#### Working data:
▽
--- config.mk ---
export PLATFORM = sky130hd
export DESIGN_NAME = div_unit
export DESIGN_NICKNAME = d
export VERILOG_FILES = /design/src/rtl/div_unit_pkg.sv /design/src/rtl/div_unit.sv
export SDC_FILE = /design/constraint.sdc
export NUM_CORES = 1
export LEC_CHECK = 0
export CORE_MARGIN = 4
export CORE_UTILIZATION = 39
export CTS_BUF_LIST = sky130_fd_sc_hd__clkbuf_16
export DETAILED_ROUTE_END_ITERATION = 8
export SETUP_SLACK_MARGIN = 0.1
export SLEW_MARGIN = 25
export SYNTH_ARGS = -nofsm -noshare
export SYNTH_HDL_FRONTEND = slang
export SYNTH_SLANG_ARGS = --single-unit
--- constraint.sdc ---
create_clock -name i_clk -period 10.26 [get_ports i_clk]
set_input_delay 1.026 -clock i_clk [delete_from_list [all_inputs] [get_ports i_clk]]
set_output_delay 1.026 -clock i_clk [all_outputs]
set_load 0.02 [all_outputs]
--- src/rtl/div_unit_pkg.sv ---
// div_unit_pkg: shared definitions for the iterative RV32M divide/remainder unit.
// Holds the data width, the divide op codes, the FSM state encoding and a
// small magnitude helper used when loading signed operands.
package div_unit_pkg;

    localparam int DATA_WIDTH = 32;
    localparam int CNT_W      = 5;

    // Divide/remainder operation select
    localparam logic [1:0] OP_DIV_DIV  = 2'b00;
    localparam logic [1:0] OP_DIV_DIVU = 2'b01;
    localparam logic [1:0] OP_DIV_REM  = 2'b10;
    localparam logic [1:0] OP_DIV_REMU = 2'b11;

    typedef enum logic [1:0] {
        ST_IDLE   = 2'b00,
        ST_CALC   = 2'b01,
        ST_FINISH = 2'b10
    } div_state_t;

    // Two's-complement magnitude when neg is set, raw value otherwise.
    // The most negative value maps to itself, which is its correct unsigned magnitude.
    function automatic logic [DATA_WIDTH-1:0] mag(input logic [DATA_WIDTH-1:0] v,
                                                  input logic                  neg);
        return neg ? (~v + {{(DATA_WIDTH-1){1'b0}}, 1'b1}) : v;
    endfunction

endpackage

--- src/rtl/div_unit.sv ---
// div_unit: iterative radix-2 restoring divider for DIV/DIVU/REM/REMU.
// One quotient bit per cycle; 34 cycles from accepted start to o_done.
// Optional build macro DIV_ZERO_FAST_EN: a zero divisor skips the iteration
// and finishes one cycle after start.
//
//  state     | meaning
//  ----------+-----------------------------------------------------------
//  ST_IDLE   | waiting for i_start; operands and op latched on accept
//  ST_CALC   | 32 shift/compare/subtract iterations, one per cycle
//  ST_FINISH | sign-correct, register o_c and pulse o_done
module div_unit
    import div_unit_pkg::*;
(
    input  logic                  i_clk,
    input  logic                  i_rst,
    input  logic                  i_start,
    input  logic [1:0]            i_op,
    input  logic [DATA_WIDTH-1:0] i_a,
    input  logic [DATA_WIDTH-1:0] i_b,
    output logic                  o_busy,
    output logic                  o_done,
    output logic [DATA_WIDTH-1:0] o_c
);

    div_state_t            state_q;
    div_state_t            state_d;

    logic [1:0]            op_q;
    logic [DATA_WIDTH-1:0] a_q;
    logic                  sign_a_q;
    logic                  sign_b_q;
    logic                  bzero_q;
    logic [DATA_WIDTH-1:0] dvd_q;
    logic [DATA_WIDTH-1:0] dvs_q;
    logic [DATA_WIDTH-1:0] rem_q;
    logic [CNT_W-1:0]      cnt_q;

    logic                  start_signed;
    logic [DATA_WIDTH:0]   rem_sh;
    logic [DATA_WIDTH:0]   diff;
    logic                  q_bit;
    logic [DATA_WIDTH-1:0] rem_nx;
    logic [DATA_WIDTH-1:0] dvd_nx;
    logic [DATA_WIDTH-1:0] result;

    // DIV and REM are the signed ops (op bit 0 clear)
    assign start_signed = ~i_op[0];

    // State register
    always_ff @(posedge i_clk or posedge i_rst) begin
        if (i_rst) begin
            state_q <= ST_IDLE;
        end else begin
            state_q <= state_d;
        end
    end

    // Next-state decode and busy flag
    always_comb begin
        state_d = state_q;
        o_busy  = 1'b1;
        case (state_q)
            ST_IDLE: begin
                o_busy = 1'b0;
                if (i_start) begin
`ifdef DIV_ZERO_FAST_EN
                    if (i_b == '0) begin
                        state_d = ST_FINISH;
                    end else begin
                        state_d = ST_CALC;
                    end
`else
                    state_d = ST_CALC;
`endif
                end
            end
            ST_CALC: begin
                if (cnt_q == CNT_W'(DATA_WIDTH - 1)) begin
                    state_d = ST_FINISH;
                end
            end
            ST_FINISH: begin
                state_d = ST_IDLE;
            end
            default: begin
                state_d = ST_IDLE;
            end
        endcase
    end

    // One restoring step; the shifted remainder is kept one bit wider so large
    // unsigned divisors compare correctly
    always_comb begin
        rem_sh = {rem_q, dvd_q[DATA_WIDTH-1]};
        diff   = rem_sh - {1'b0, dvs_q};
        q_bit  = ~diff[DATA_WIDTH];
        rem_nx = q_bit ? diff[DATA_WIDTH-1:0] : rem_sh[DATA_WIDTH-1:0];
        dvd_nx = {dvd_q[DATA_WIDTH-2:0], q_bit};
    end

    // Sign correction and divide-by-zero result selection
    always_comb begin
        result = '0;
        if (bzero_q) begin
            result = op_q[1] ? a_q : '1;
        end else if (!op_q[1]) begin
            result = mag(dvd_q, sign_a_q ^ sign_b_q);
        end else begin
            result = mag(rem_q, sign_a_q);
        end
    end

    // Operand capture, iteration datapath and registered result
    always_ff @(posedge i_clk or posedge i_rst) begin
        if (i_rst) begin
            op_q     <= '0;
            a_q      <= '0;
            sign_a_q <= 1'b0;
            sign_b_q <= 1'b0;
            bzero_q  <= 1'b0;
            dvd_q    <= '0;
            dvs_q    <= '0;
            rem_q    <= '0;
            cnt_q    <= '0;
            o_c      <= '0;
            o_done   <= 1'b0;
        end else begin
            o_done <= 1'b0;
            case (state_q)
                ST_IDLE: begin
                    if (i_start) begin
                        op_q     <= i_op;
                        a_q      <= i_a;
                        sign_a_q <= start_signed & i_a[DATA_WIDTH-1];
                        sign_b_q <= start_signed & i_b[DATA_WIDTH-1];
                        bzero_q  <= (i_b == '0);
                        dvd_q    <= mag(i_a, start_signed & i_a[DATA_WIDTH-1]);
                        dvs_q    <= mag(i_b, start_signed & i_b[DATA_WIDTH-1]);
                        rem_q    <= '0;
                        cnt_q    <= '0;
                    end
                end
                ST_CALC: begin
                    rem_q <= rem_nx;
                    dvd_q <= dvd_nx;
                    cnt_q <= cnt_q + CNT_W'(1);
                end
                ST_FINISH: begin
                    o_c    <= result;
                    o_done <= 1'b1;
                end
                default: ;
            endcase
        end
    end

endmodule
△
▽
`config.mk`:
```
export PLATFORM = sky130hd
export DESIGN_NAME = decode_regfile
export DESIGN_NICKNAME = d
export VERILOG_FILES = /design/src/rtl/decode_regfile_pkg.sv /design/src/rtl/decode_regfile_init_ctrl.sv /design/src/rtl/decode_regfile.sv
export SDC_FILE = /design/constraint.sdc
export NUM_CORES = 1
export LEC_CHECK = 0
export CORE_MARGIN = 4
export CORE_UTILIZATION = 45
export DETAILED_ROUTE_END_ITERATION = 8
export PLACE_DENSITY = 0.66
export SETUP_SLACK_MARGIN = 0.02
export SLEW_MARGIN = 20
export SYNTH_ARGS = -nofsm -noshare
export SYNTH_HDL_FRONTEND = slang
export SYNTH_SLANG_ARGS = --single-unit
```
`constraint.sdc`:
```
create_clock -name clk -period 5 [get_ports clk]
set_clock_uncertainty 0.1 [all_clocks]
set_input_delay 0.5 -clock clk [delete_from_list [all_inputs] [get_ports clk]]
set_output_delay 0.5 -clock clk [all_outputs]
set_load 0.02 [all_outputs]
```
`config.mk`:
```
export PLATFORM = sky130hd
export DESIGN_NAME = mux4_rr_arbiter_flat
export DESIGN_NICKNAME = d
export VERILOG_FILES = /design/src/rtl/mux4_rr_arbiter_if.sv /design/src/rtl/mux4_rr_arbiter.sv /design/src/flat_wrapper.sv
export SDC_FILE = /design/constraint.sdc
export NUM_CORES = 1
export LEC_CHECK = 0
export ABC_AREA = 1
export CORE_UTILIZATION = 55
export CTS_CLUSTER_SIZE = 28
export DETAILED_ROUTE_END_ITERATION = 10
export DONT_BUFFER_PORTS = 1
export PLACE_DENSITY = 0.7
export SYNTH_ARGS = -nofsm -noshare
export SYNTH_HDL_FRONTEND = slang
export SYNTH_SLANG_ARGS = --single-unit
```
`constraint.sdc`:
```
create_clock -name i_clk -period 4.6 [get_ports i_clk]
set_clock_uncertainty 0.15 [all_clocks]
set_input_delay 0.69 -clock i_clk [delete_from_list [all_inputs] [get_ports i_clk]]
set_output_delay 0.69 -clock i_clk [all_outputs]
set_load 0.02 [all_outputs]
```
△
#### What is needed:
Print exactly the lines of the listing above starting at the line containing "export DESIGN_NAME = div_unit" and ending at the line containing "localparam int CNT_W", both included.

#### Solution for this problem:
export DESIGN_NAME = div_unit
export DESIGN_NICKNAME = d
export VERILOG_FILES = /design/src/rtl/div_unit_pkg.sv /design/src/rtl/div_unit.sv
export SDC_FILE = /design/constraint.sdc
export NUM_CORES = 1
export LEC_CHECK = 0
export CORE_MARGIN = 4
export CORE_UTILIZATION = 39
export CTS_BUF_LIST = sky130_fd_sc_hd__clkbuf_16
export DETAILED_ROUTE_END_ITERATION = 8
export SETUP_SLACK_MARGIN = 0.1
export SLEW_MARGIN = 25
export SYNTH_ARGS = -nofsm -noshare
export SYNTH_HDL_FRONTEND = slang
export SYNTH_SLANG_ARGS = --single-unit
--- constraint.sdc ---
create_clock -name i_clk -period 10.26 [get_ports i_clk]
set_input_delay 1.026 -clock i_clk [delete_from_list [all_inputs] [get_ports i_clk]]
set_output_delay 1.026 -clock i_clk [all_outputs]
set_load 0.02 [all_outputs]
--- src/rtl/div_unit_pkg.sv ---
// div_unit_pkg: shared definitions for the iterative RV32M divide/remainder unit.
// Holds the data width, the divide op codes, the FSM state encoding and a
// small magnitude helper used when loading signed operands.
package div_unit_pkg;

    localparam int DATA_WIDTH = 32;
    localparam int CNT_W      = 5;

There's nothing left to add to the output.